General Janvier, North Kivu, Eastern Congo, 2010. Image © Richard Mosse, courtesy of Jack Shainman Gallery.
In his latest project, Infra, Richard Mosse, who has now joined the Institute for Artist Management, plays with invisible light to challenge the way a forgotten conflict is represented.
Author: Olivier Laurent
19 Jan 2011 Tags: Film
Ask Richard Mosse what first fascinated him about the Congo and he'll give you a long list. "Joseph Conrad. Tin Tin. The Rumble in the Jungle. The Belgian colonial legacy. The beer. The Ebola virus. A country the size of Western Europe with less paved roads than Ireland. The ‘bulletproof' Mai Mai warriors. A conflict so pathologised that it is well past the point of human comprehension."
But it's the latter reason that led the Irish-born photographer to use Kodak's Aerochrome film. Discontinued last year, the film is particularly sensitive to infra-red light, rather than to the usual visible spectrum of colours registered by traditional film. Since foliage reflects infra-red while buildings don't, the US Army used it during the Vietnam War to detect and reveal hidden soldiers. "I wanted to export this technology to a harder situation, to up-end the generic conventions of calcified mass-media narratives and challenge the way we're allowed to represent this forgotten conflict," says Mosse. "I wanted to confront this military reconnaissance technology, to use it reflexively in order to question the ways in which war photography is constructed."
Mosse was first inspired to use the film after seeing the work of Florian Maier-Aichen. "This German artist rejects the influence of the Kunstakademie Düsseldorf and the Becher school to embrace a kind of Romantic exploration of the landscape of the American West," says Mosse. "I was moved by the beauty of this work, and wondered whether he used colour infra-red film to compose certain images. I'm not sure whether he actually did, but I got excited by the technology, which is considered to be a kind of photographic taboo - thou shalt not cross-process; thou shalt not use colour infra-red film."
While Mosse refuses to reveal where he got the discontinued film - "I could tell you but then I'd have to kill you," he jokes - up until February, a small company in Germany supplied it in the 120 medium format by cutting it down from a large roll stock.

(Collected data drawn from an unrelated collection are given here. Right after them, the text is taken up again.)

This is an optimization exercise on Yosys and OpenROAD, whose aim is small area and a short achievable clock period, not a production implementation. No driver is modelled on the clock port, so clock power and skew are understated where the tree is cut down; a real chip needs a root buffer or a tree. Power figures rest on the tool's default switching activity, not on a simulated workload.

==> flow/design.v <==
module jtag_pdi_sniffer (
    input  wire       clk,
    input  wire       rst,         
    input  wire       smp_valid,   
    input  wire       tms,
    input  wire       tdi,
    input  wire       tdo,
    output wire       out_valid,
    output wire [7:0] out_data,
    output wire       pdi_err
);
    localparam [3:0] S_RESET      = 4'hF,
                     S_IDLE       = 4'hC,
                     S_SELECT_DR  = 4'h7,
                     S_CAPTURE_DR = 4'h6,
                     S_SHIFT_DR   = 4'h2,
                     S_EXIT1_DR   = 4'h1,
                     S_PAUSE_DR   = 4'h3,
                     S_EXIT2_DR   = 4'h0,
                     S_UPDATE_DR  = 4'h5,
                     S_SELECT_IR  = 4'h4,
                     S_CAPTURE_IR = 4'hE,
                     S_SHIFT_IR   = 4'hA,
                     S_EXIT1_IR   = 4'h9,
                     S_PAUSE_IR   = 4'hB,
                     S_EXIT2_IR   = 4'h8,
                     S_UPDATE_IR  = 4'hD;
    wire sv = smp_valid;
    wire st = tms;
    wire si = tdi;
    wire so = tdo;
    wire rr = rst;
    reg [3:0]  tap;
    reg        ir_id;      
    reg        ir_pdi;     
    reg [3:0]  irs;
    reg [31:0] dri;
    reg [31:22] dro;
    reg        par_w;      
    reg        par_r;      
    reg [3:0] tap_next;
    always @(*) begin
        case (tap)
            S_RESET:      tap_next = st ? S_RESET     : S_IDLE;
            S_IDLE:       tap_next = st ? S_SELECT_DR : S_IDLE;
            S_SELECT_DR:  tap_next = st ? S_SELECT_IR : S_CAPTURE_DR;
            S_CAPTURE_DR: tap_next = st ? S_EXIT1_DR  : S_SHIFT_DR;
            S_SHIFT_DR:   tap_next = st ? S_EXIT1_DR  : S_SHIFT_DR;
            S_EXIT1_DR:   tap_next = st ? S_UPDATE_DR : S_PAUSE_DR;
            S_PAUSE_DR:   tap_next = st ? S_EXIT2_DR  : S_PAUSE_DR;
            S_EXIT2_DR:   tap_next = st ? S_UPDATE_DR : S_SHIFT_DR;
            S_UPDATE_DR:  tap_next = st ? S_SELECT_DR : S_IDLE;
            S_SELECT_IR:  tap_next = st ? S_RESET     : S_CAPTURE_IR;
            S_CAPTURE_IR: tap_next = st ? S_EXIT1_IR  : S_SHIFT_IR;
            S_SHIFT_IR:   tap_next = st ? S_EXIT1_IR  : S_SHIFT_IR;
            S_EXIT1_IR:   tap_next = st ? S_UPDATE_IR : S_PAUSE_IR;
            S_PAUSE_IR:   tap_next = st ? S_EXIT2_IR  : S_PAUSE_IR;
            S_EXIT2_IR:   tap_next = st ? S_UPDATE_IR : S_SHIFT_IR;
            S_UPDATE_IR:  tap_next = st ? S_SELECT_DR : S_IDLE;
            default:      tap_next = st ? S_SELECT_DR : S_IDLE;
        endcase
    end
    wire commit = sv && (tap == S_UPDATE_DR);
    wire iev    = commit && ir_id;     
    wire pcm    = commit && ir_pdi;    
    reg  pev;              
    always @(posedge clk) begin
        pev <= pcm;
        if (rr) begin
            tap    <= S_RESET;
            ir_id  <= 1'b1;
            ir_pdi <= 1'b0;
            irs    <= 4'h0;
            dri    <= 32'h0;
            dro    <= 10'h0;
            par_w  <= 1'b0;
            par_r  <= 1'b0;
        end else if (sv) begin
            case (tap)
                S_RESET: begin
                    ir_id  <= 1'b1;
                    ir_pdi <= 1'b0;
                end
                S_SHIFT_DR: begin
                    dri   <= {si, dri[31:1]};
                    dro   <= {so, dro[31:23]};
                    par_w <= par_w ^ dri[31] ^ dri[22];
                    par_r <= par_r ^ dro[31] ^ dro[22];
                end
                S_SHIFT_IR:  irs <= {si, irs[3:1]};
                S_UPDATE_IR: begin
                    ir_id  <= (irs == 4'h3);
                    ir_pdi <= (irs == 4'h7);
                end
                default: ;
            endcase
            tap <= tap_next;
        end
    end
    reg        idl;        
    reg        rd;         
    reg        big;        
    reg        lds;        
    reg        cap;        
    reg [1:0]  arg;        
    reg [2:0]  kc;         
    reg [23:0] acc;        
    localparam [1:0] P_NONE = 2'd0, P_DEC = 2'd1, P_LD = 2'd2, P_CLR = 2'd3;
    reg [31:0] rg;
    reg [1:0]  ph;
    reg [1:0]  pop;        
    reg        pa;         
    reg        bw;         
    wire       enz = |rg;  
    wire       bad = rd ? par_r : par_w;
    wire [7:0] b   = rd ? dro[29:22] : dri[29:22];
    wire       act = (pop != P_NONE) && (pa || ph == 2'd0);
    wire       bin = (ph == 2'd0) || bw;
    reg  [7:0] ldb;
    always @(*) begin
        case (ph)
            2'd0:    ldb = dri[29:22];
            2'd1:    ldb = acc[7:0];
            2'd2:    ldb = acc[15:8];
            default: ldb = acc[23:16];
        endcase
    end
    reg  [7:0] nb;
    always @(*) begin
        if (!act)
            nb = rg[7:0];
        else case (pop)
            P_DEC:   nb = rg[7:0] - {7'd0, bin};
            P_LD:    nb = (ph <= arg) ? ldb : 8'd0;
            default: nb = 8'd0;
        endcase
    end
    always @(posedge clk) begin
        rg   <= {nb, rg[31:8]};
        ph   <= ph + 2'd1;
        bw   <= bin && (rg[7:0] == 8'd0);
        pa   <= act && ph != 2'd3;
        if (act && ph == 2'd3)
            pop <= P_NONE;
        if (rr) begin
            idl <= 1'b1;
            rd  <= 1'b0;
            big <= 1'b0;
            lds <= 1'b0;
            cap <= 1'b0;
            pop <= P_CLR;
            pa  <= 1'b0;
        end else if (pev) begin
            if (bad) begin
                idl <= 1'b1;
                rd  <= 1'b0;
                big <= 1'b0;
                lds <= 1'b0;
                cap <= 1'b0;
                if (big) pop <= P_CLR;
            end else if (idl) begin
                case (b[7:4])
                    4'h0: begin idl <= 1'b0; lds <= 1'b1; end   
                    4'h1: begin idl <= 1'b0; rd <= 1'b1; big <= 1'b1; end  
                    4'h2: begin idl <= 1'b0; end  
                    4'h3: begin idl <= 1'b0; big <= 1'b1; end  
                    4'h4: begin idl <= 1'b0; rd <= 1'b1; end  
                    4'h5: begin idl <= 1'b0; cap <= 1'b1; end  
                    4'h6: begin idl <= 1'b0; end  
                    4'h7: begin idl <= 1'b0; end  
                    4'hF: ;                                    
                    default: begin idl <= 1'b0; rd <= 1'b1; end  
                endcase
            end else begin
                if (kc != 3'd0) begin
                end else if (big && enz) begin
                    pop <= P_DEC;
                end else begin
                    if (cap) begin
                        pop <= P_LD;
                        cap <= 1'b0;
                    end
                    if (lds) begin
                        rd  <= 1'b1;
                        lds <= 1'b0;
                    end else begin
                        idl <= 1'b1;
                        rd  <= 1'b0;
                        big <= 1'b0;
                    end
                end
            end
        end
    end
    reg [2:0] kc_cmd;
    always @(*) begin
        case (b[7:4])
            4'h0:    kc_cmd = {1'b0, b[3:2]};                            
            4'h2:    kc_cmd = {1'b0, b[3:2]} + {1'b0, b[1:0]} + 3'd1;    
            4'h1, 4'h3, 4'h5:
                     kc_cmd = {1'b0, b[1:0]};                            
            4'h7:    kc_cmd = 3'd7;                                      
            default: kc_cmd = 3'd0;
        endcase
    end
    always @(posedge clk) begin
        if (pev && !bad) begin
            if (idl) begin
                arg <= b[1:0];
                kc  <= kc_cmd;
            end else if (kc != 3'd0) begin
                kc <= kc - 3'd1;
                if (cap) acc <= {acc[15:0], b};
            end else begin
                kc <= {1'b0, arg};
            end
        end
    end
    wire pdi_byte = pcm && !bad && !idl;
    reg       e3, e2, e1, e0;    
    reg       ep;                
    reg       ov;
    reg       perr;
    reg [7:0] od;
    always @(posedge clk) begin
        if (rr) begin
            e3 <= 1'b0; e2 <= 1'b0; e1 <= 1'b0; e0 <= 1'b0;
            ep <= 1'b0;
        end else begin
            e3 <= iev;
            e2 <= e3;
            e1 <= e2;
            e0 <= e1;
            ep <= pdi_byte;
        end
        ov   <= !rr && (iev || e3 || e2 || e1 || e0 || pdi_byte || ep);
        perr <= !rr && pev && bad;
        od <= ({8{iev}}      & 8'h10)
            | ({8{pdi_byte}} & 8'h11)
            | ({8{e3}}       & dri[31:24])
            | ({8{e2}}       & dri[23:16])
            | ({8{e1}}       & dri[15:8])
            | ({8{e0}}       & dri[7:0])
            | ({8{ep}}       & b);
    end
    assign out_valid = ov;
    assign out_data  = od;
    assign pdi_err   = perr;
endmodule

However, even that supplier has now run out of the film, BJP understands. But this setback hasn't deterred Mosse from his continued interest in Congo and infra-red technology. The 30-year-old photographer plans to go back next year with cinematographer Trevor Tweeten, with whom he's worked on previous projects.
"We plan to shoot IR Red One video. That involves sending the Red One camera back to the factory where the Bayer filter will be removed from the digital sensor."
The result "will be quite extraordinary and very different to the old Aerochrome stock," he says. "It will be a kind of blown-out monochrome palette. We've actually shot infra-red before in Iraq, where Trevor repurposed his Zeiss lens to peer through a US Army IR goggle eyepiece. The result was this nightmarish green-and-black palette, rather like the old Dos interface for anyone old enough to remember computer screens before Windows and the Mac Classic."
However, he says, "the IR we will shoot in Congo will probably look a lot different, rather like the moment an atom bomb detonates. The world will seem shadowless, like a breathless high-noon desert landscape, yet we'll be beating through the jungle shadows."